▶ **Data to use**
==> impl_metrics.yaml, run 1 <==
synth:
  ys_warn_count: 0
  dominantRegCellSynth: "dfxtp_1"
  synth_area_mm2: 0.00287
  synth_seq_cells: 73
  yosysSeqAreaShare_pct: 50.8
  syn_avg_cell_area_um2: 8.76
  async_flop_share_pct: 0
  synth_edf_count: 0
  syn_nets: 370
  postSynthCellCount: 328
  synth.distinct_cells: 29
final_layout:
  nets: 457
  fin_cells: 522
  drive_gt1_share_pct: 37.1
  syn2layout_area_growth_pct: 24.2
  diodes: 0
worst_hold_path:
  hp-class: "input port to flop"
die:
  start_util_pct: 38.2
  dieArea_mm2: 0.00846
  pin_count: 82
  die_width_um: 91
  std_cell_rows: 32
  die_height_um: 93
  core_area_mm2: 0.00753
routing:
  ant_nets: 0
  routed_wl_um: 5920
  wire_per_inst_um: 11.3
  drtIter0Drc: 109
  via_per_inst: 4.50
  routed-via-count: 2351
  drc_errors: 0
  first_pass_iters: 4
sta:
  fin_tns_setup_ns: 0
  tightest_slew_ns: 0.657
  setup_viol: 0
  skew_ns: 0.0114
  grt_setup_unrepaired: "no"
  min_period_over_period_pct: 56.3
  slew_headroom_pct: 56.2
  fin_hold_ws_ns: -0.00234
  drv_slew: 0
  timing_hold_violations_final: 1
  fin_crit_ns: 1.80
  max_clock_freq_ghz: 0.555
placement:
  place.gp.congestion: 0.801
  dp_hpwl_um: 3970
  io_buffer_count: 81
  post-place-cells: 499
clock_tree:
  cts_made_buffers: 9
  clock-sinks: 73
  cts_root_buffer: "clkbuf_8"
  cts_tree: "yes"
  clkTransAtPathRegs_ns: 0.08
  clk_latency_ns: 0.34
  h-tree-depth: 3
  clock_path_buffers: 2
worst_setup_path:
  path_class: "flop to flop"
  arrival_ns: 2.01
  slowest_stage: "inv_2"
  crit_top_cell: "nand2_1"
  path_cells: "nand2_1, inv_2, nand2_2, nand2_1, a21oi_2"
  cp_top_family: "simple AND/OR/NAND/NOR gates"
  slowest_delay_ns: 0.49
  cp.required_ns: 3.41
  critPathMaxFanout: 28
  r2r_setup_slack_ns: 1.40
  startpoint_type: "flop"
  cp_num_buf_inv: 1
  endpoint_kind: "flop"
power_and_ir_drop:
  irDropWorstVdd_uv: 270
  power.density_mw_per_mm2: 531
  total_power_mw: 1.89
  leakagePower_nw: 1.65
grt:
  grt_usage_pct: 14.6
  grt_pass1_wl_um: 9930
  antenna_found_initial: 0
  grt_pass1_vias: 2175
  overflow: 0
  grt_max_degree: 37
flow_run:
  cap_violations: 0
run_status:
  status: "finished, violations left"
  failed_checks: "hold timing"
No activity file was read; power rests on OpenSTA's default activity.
### config.mk
export PLATFORM = sky130hd
export DESIGN_NAME = amhw_ctrl
export DESIGN_NICKNAME = d
export VERILOG_FILES = /design/src/verilog/amhw_pkg.sv /design/src/verilog/amhw_ctrl.sv /design/src/verilog/amhw_sync.sv
export VERILOG_INCLUDE_DIRS = /design/src /design/src/verilog
export SDC_FILE = /design/constraint.sdc
export NUM_CORES = 1
export LEC_CHECK = 0
export CORE_UTILIZATION = 45
export DETAILED_ROUTE_END_ITERATION = 16
export DONT_BUFFER_PORTS = 1
export MAX_ROUTING_LAYER = met4
export SYNTH_ARGS = -nofsm -noshare
export SYNTH_HDL_FRONTEND = slang
export SYNTH_SLANG_ARGS = --single-unit
### constraint.sdc
create_clock -name SYS_CLK -period 2.87 [get_ports SYS_CLK]
set_input_delay 0.287 -clock SYS_CLK [delete_from_list [all_inputs] [get_ports SYS_CLK]]
set_output_delay 0.287 -clock SYS_CLK [all_outputs]
set_load 0.02 [all_outputs]
<file path="config.mk">
export PLATFORM = sky130hd
export DESIGN_NAME = pbc_basic_control
export DESIGN_NICKNAME = d
export VERILOG_FILES = /design/src/pbc_pkg.sv /design/src/pbc_mii_isolate.sv /design/src/pbc_basic_control.sv
export VERILOG_INCLUDE_DIRS = /design/src
export SDC_FILE = /design/constraint.sdc
export NUM_CORES = 1
export LEC_CHECK = 0
export BUFFER_PORTS_ARGS = -buffer_cell sky130_fd_sc_hd__buf_2
export CAP_MARGIN = 10
export CORE_ASPECT_RATIO = 1.5
export CORE_MARGIN = 2
export CORE_UTILIZATION = 39
export CTS_BUF_LIST = sky130_fd_sc_hd__clkbuf_4 sky130_fd_sc_hd__clkbuf_8 sky130_fd_sc_hd__clkbuf_16
export DETAILED_ROUTE_END_ITERATION = 10
export PLACE_DENSITY = 0.84
export SLEW_MARGIN = 0
export SYNTH_ARGS = -nofsm -noshare
export SYNTH_HDL_FRONTEND = slang
export SYNTH_HIERARCHICAL = 1
export SYNTH_SLANG_ARGS = --single-unit
</file>
<file path="constraint.sdc">
create_clock -name clk -period 1.3 [get_ports clk]
set_input_delay 0.065 -clock clk [delete_from_list [all_inputs] [get_ports clk]]
set_output_delay 0.065 -clock clk [all_outputs]
set_load 0.05 [all_outputs]
</file>
<file path="src/pbc_consts.svh">
`ifndef PBC_CONSTS_SVH
`define PBC_CONSTS_SVH

// ****************************************************************
// Register address and field positions
// ****************************************************************
`define PBC_ADDR_CTRL      5'h00
`define PBC_BIT_SPEED      13
`define PBC_BIT_AN_EN      12
`define PBC_BIT_ISOLATE    10
`define PBC_BIT_RESTART    9
`define PBC_BIT_DUPLEX     8
`define PBC_BIT_COL_TEST   7

// ****************************************************************
// Reset values and strap handling
// ****************************************************************
`define PBC_RST_SPEED      1'h1
`define PBC_RST_AN_EN      1'h1
`define PBC_RST_RESTART    1'h0
`define PBC_RST_DUPLEX     1'h1
`define PBC_RST_COL_TEST   1'h0
`define PBC_RST_ISOLATE    1'h1
`define PBC_ISO_STRAP_ADDR 5'h00
`define PBC_STRAP_WAIT     2'h3

`endif

</file>
<file path="src/pbc_pkg.sv">
`default_nettype none
package pbc_pkg;

  // Request from the serial management engine
  typedef struct packed {
    logic        wrEn;
    logic        rdEn;
    logic [4:0]  addr;
    logic [15:0] wrData;
  } pbc_mgmt_req_s;

  // Outputs of the physical layer core toward the MAC
  typedef struct packed {
    logic       txClk;
    logic       rxClk;
    logic       rxValid;
    logic       rxErr;
    logic [3:0] rxData;
    logic       col;
    logic       crs;
  } pbc_mii_rx_s;

  // Transmit inputs from the MAC
  typedef struct packed {
    logic [3:0] txData;
    logic       txEn;
    logic       txErr;
  } pbc_mii_tx_s;

  // Strap capture sequencing
  typedef enum logic [1:0] {
    PBC_STRAP_WAIT_ST = 2'b00,
    PBC_STRAP_DONE_ST = 2'b01
  } pbc_strap_e;

endpackage : pbc_pkg
`default_nettype wire

</file>
<file path="src/pbc_mii_isolate.sv">
`timescale 1ns/1ps
`default_nettype none
`include "pbc_consts.svh"

module pbc_mii_isolate (
  input  wire logic                 clk,
  input  wire logic                 rst_b,
  input  wire logic                 isolate,
  input  wire logic                 colTest,
  input  wire pbc_pkg::pbc_mii_rx_s coreRx,
  input  wire pbc_pkg::pbc_mii_tx_s macTx,
  output var  pbc_pkg::pbc_mii_rx_s miiOut,
  output logic                      miiOutOe,
  output var  pbc_pkg::pbc_mii_tx_s coreTx
);
  import pbc_pkg::*;

  logic        txEnLive;
  logic        colOut;
  pbc_mii_rx_s nxt_miiOut;
  pbc_mii_tx_s nxt_coreTx;
  logic        oe_ff;
  pbc_mii_rx_s miiOut_ff;
  pbc_mii_tx_s coreTx_ff;

  // ****************************************************************
  // Transmit gating and collision echo
  // ****************************************************************
  // Isolated MAC inputs are dropped before they reach the core
  assign txEnLive   = macTx.txEn & ~isolate;
  assign nxt_coreTx = isolate ? '0 : macTx;
  // Echo enable onto collision; held off while isolated anyway
  assign colOut     = coreRx.col | (colTest & txEnLive);

  // Clocks pass through; only their enable is registered
  always_comb begin
    nxt_miiOut     = coreRx;
    nxt_miiOut.col = colOut;
  end

  // ****************************************************************
  // Output registers
  // ****************************************************************
  // Pin enable low floats every MAC-facing output
  always_ff @(posedge clk or negedge rst_b) begin
    if (!rst_b) begin
      oe_ff     <= 1'h0;
      miiOut_ff <= '0;
      coreTx_ff <= '0;
    end else begin
      oe_ff     <= ~isolate;
      miiOut_ff <= nxt_miiOut;
      coreTx_ff <= nxt_coreTx;
    end
  end

  // Clock pins keep live edges; a registered clock would be useless
  always_comb begin
    miiOut       = miiOut_ff;
    miiOut.txClk = coreRx.txClk;
    miiOut.rxClk = coreRx.rxClk;
  end
  assign miiOutOe = oe_ff;
  assign coreTx   = coreTx_ff;

endmodule : pbc_mii_isolate
`default_nettype wire

</file>
<file path="src/pbc_basic_control.sv">
`timescale 1ns/1ps
`default_nettype none
`include "pbc_consts.svh"

// Behaviour
// Isolated: ignore MAC transmit inputs
// Isolated: float all MII outputs
// Isolated: reference clock and management still work
// Isolated: idle on fast pair, float slow
// Isolated: ignore receive inputs, link disabled
// Zero strapped address resets to isolated
// Restart bit sets, self-clears when negotiation starts
// Restart ignored while negotiation disabled
// Writing restart zero never disturbs negotiation
// Duplex bit selects full or half
// Duplex bit is control, not status
// Collision test echoes transmit enable onto collision
// Reserved bits written zero, read as zero
// Negotiation on overrides speed and duplex bits
module pbc_basic_control (
  input  wire logic                   clk,
  input  wire logic                   rst_b,
  input  wire logic [4:0]             strappedPhyAddress,
  input  wire pbc_pkg::pbc_mgmt_req_s mgmtReq,
  output logic [15:0]                 mgmtRdData,
  output logic                        mgmtRdHit,
  input  wire pbc_pkg::pbc_mii_rx_s   coreRx,
  input  wire pbc_pkg::pbc_mii_tx_s   macTx,
  output var  pbc_pkg::pbc_mii_rx_s   miiOut,
  output logic                        miiOutOe,
  output var  pbc_pkg::pbc_mii_tx_s   coreTx,
  input  wire logic                   refClockIn,
  input  wire logic                   refClockEnable,
  output logic                        refClockOut,
  output logic                        fastTxSendIdle,
  output logic                        slowTxPairOe,
  output logic                        rxInputsIgnore,
  output logic                        linkEnable,
  output logic                        anRestartReq,
  input  wire logic                   anStarted,
  output logic                        anEnable,
  input  wire logic                   negFullDuplex,
  input  wire logic                   negSpeed100,
  output logic                        fullDuplex,
  output logic                        speed100
);
  import pbc_pkg::*;

  // ****************************************************************
  // Declarations
  // ****************************************************************
  logic [4:0]  strapSync1_ff;
  logic [4:0]  strapSync2_ff;
  logic [4:0]  strapSync3_ff;
  logic [1:0]  strapCnt_ff;
  pbc_strap_e  strapSt_ff;
  pbc_strap_e  nxt_strapSt;
  logic        strapStable;
  logic        strapLoad;
  logic        speed_ff;
  logic        anEn_ff;
  logic        isolate_ff;
  logic        restart_ff;
  logic        duplex_ff;
  logic        colTest_ff;
  logic        nxt_restart;
  logic        nxt_isolate;
  logic        ctrlWr;
  logic        ctrlRd;
  logic        restartSet;
  logic [15:0] ctrlView;
  logic [15:0] rdData_ff;
  logic        rdHit_ff;

  // Address decode used by both the write and read paths
  function automatic logic hitsCtrl(input logic [4:0] a);
    hitsCtrl = (a == `PBC_ADDR_CTRL);
  endfunction : hitsCtrl

  // ****************************************************************
  // Strap synchroniser and isolate default capture
  // ****************************************************************
  // Strap pins are asynchronous; three stages, stage 1 feeds stage 2 only
  always_ff @(posedge clk or negedge rst_b) begin
    if (!rst_b) begin
      strapSync1_ff <= 5'h00;
      strapSync2_ff <= 5'h00;
      strapSync3_ff <= 5'h00;
    end else begin
      strapSync1_ff <= strappedPhyAddress;
      strapSync2_ff <= strapSync1_ff;
      strapSync3_ff <= strapSync2_ff;
    end
  end

  // Wait for the pipe to fill so reset zeros are never mistaken for a strap
  always_ff @(posedge clk or negedge rst_b) begin
    if (!rst_b) begin
      strapCnt_ff <= 2'h0;
    end else if (strapCnt_ff != `PBC_STRAP_WAIT) begin
      strapCnt_ff <= strapCnt_ff + 2'h1;
    end
  end

  assign strapStable = (strapSync2_ff == strapSync3_ff);
  assign strapLoad   = (strapSt_ff == PBC_STRAP_WAIT_ST) &&
                       (strapCnt_ff == `PBC_STRAP_WAIT) && strapStable;

  always_comb begin
    case (strapSt_ff)
      PBC_STRAP_WAIT_ST: nxt_strapSt = strapLoad ? PBC_STRAP_DONE_ST
                                                 : PBC_STRAP_WAIT_ST;
      PBC_STRAP_DONE_ST: nxt_strapSt = PBC_STRAP_DONE_ST;
      default:           nxt_strapSt = PBC_STRAP_WAIT_ST;
    endcase
  end

  always_ff @(posedge clk or negedge rst_b) begin
    if (!rst_b) begin
      strapSt_ff <= PBC_STRAP_WAIT_ST;
    end else begin
      strapSt_ff <= nxt_strapSt;
    end
  end

  // ****************************************************************
  // Register writes
  // ****************************************************************
  // Management is never gated by isolate
  assign ctrlWr = mgmtReq.wrEn & hitsCtrl(mgmtReq.addr);
  assign ctrlRd = mgmtReq.rdEn & hitsCtrl(mgmtReq.addr);

  // Held isolated until the strap is known; safer than driving the MII
  always_comb begin
    nxt_isolate = isolate_ff;
    if (strapLoad) begin
      nxt_isolate = (strapSync3_ff == `PBC_ISO_STRAP_ADDR);
    end
    if (ctrlWr) begin
      nxt_isolate = mgmtReq.wrData[`PBC_BIT_ISOLATE];
    end
  end

  // Restart takes effect only with negotiation enabled after the write
  assign restartSet = ctrlWr & mgmtReq.wrData[`PBC_BIT_RESTART] &
                      mgmtReq.wrData[`PBC_BIT_AN_EN];

  // Written zero is ignored; set wins over the start acknowledge
  always_comb begin
    nxt_restart = restart_ff;
    if (anStarted) begin
      nxt_restart = 1'h0;
    end
    if (restartSet) begin
      nxt_restart = 1'h1;
    end
    if (ctrlWr && !mgmtReq.wrData[`PBC_BIT_AN_EN]) begin
      nxt_restart = 1'h0;
    end
  end

  always_ff @(posedge clk or negedge rst_b) begin
    if (!rst_b) begin
      isolate_ff <= `PBC_RST_ISOLATE;
      restart_ff <= `PBC_RST_RESTART;
    end else begin
      isolate_ff <= nxt_isolate;
      restart_ff <= nxt_restart;
    end
  end

  // Plain read-write fields; bits 15:14, 11 and 6:0 are not stored
  always_ff @(posedge clk or negedge rst_b) begin
    if (!rst_b) begin
      speed_ff   <= `PBC_RST_SPEED;
      anEn_ff    <= `PBC_RST_AN_EN;
      duplex_ff  <= `PBC_RST_DUPLEX;
      colTest_ff <= `PBC_RST_COL_TEST;
    end else if (ctrlWr) begin
      speed_ff   <= mgmtReq.wrData[`PBC_BIT_SPEED];
      anEn_ff    <= mgmtReq.wrData[`PBC_BIT_AN_EN];
      duplex_ff  <= mgmtReq.wrData[`PBC_BIT_DUPLEX];
      colTest_ff <= mgmtReq.wrData[`PBC_BIT_COL_TEST];
    end
  end

  // ****************************************************************
  // Register reads
  // ****************************************************************
  // Duplex reads back as written, never the live duplex state
  always_comb begin
    ctrlView                     = 16'h0000;
    ctrlView[`PBC_BIT_SPEED]     = speed_ff;
    ctrlView[`PBC_BIT_AN_EN]     = anEn_ff;
    ctrlView[`PBC_BIT_ISOLATE]   = isolate_ff;
    ctrlView[`PBC_BIT_RESTART]   = restart_ff;
    ctrlView[`PBC_BIT_DUPLEX]    = duplex_ff;
    ctrlView[`PBC_BIT_COL_TEST]  = colTest_ff;
  end

  always_ff @(posedge clk or negedge rst_b) begin
    if (!rst_b) begin
      rdData_ff <= 16'h0000;
      rdHit_ff  <= 1'h0;
    end else begin
      rdData_ff <= ctrlRd ? ctrlView : 16'h0000;
      rdHit_ff  <= ctrlRd;
    end
  end

  assign mgmtRdData = rdData_ff;
  assign mgmtRdHit  = rdHit_ff;

  // ****************************************************************
  // Mode outputs
  // ****************************************************************
  assign anEnable     = anEn_ff;
  assign anRestartReq = restart_ff & anEn_ff;
  // Negotiation result wins while enabled
  assign fullDuplex   = anEn_ff ? negFullDuplex : duplex_ff;
  assign speed100     = anEn_ff ? negSpeed100 : speed_ff;

  // Line side behaviour while isolated
  assign fastTxSendIdle = isolate_ff;
  assign slowTxPairOe   = ~isolate_ff;
  assign rxInputsIgnore = isolate_ff;
  assign linkEnable     = ~isolate_ff;
  // Reference clock follows only its own enable
  assign refClockOut    = refClockIn & refClockEnable;

  // ****************************************************************
  // MII gating
  // ****************************************************************
  pbc_mii_isolate uMiiIsolate (
    .clk      (clk),
    .rst_b    (rst_b),
    .isolate  (isolate_ff),
    .colTest  (colTest_ff),
    .coreRx   (coreRx),
    .macTx    (macTx),
    .miiOut   (miiOut),
    .miiOutOe (miiOutOe),
    .coreTx   (coreTx)
  );

endmodule : pbc_basic_control
`default_nettype wire

</file>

▶ **Exercise**
Copy out the entries exactly. Begin at the first line and end with the line that has "ant_nets: 0".

▶ **Exercise solution**
==> impl_metrics.yaml, run 1 <==
synth:
  ys_warn_count: 0
  dominantRegCellSynth: "dfxtp_1"
  synth_area_mm2: 0.00287
  synth_seq_cells: 73
  yosysSeqAreaShare_pct: 50.8
  syn_avg_cell_area_um2: 8.76
  async_flop_share_pct: 0
  synth_edf_count: 0
  syn_nets: 370
  postSynthCellCount: 328
  synth.distinct_cells: 29
final_layout:
  nets: 457
  fin_cells: 522
  drive_gt1_share_pct: 37.1
  syn2layout_area_growth_pct: 24.2
  diodes: 0
worst_hold_path:
  hp-class: "input port to flop"
die:
  start_util_pct: 38.2
  dieArea_mm2: 0.00846
  pin_count: 82
  die_width_um: 91
  std_cell_rows: 32
  die_height_um: 93
  core_area_mm2: 0.00753
routing:
  ant_nets: 0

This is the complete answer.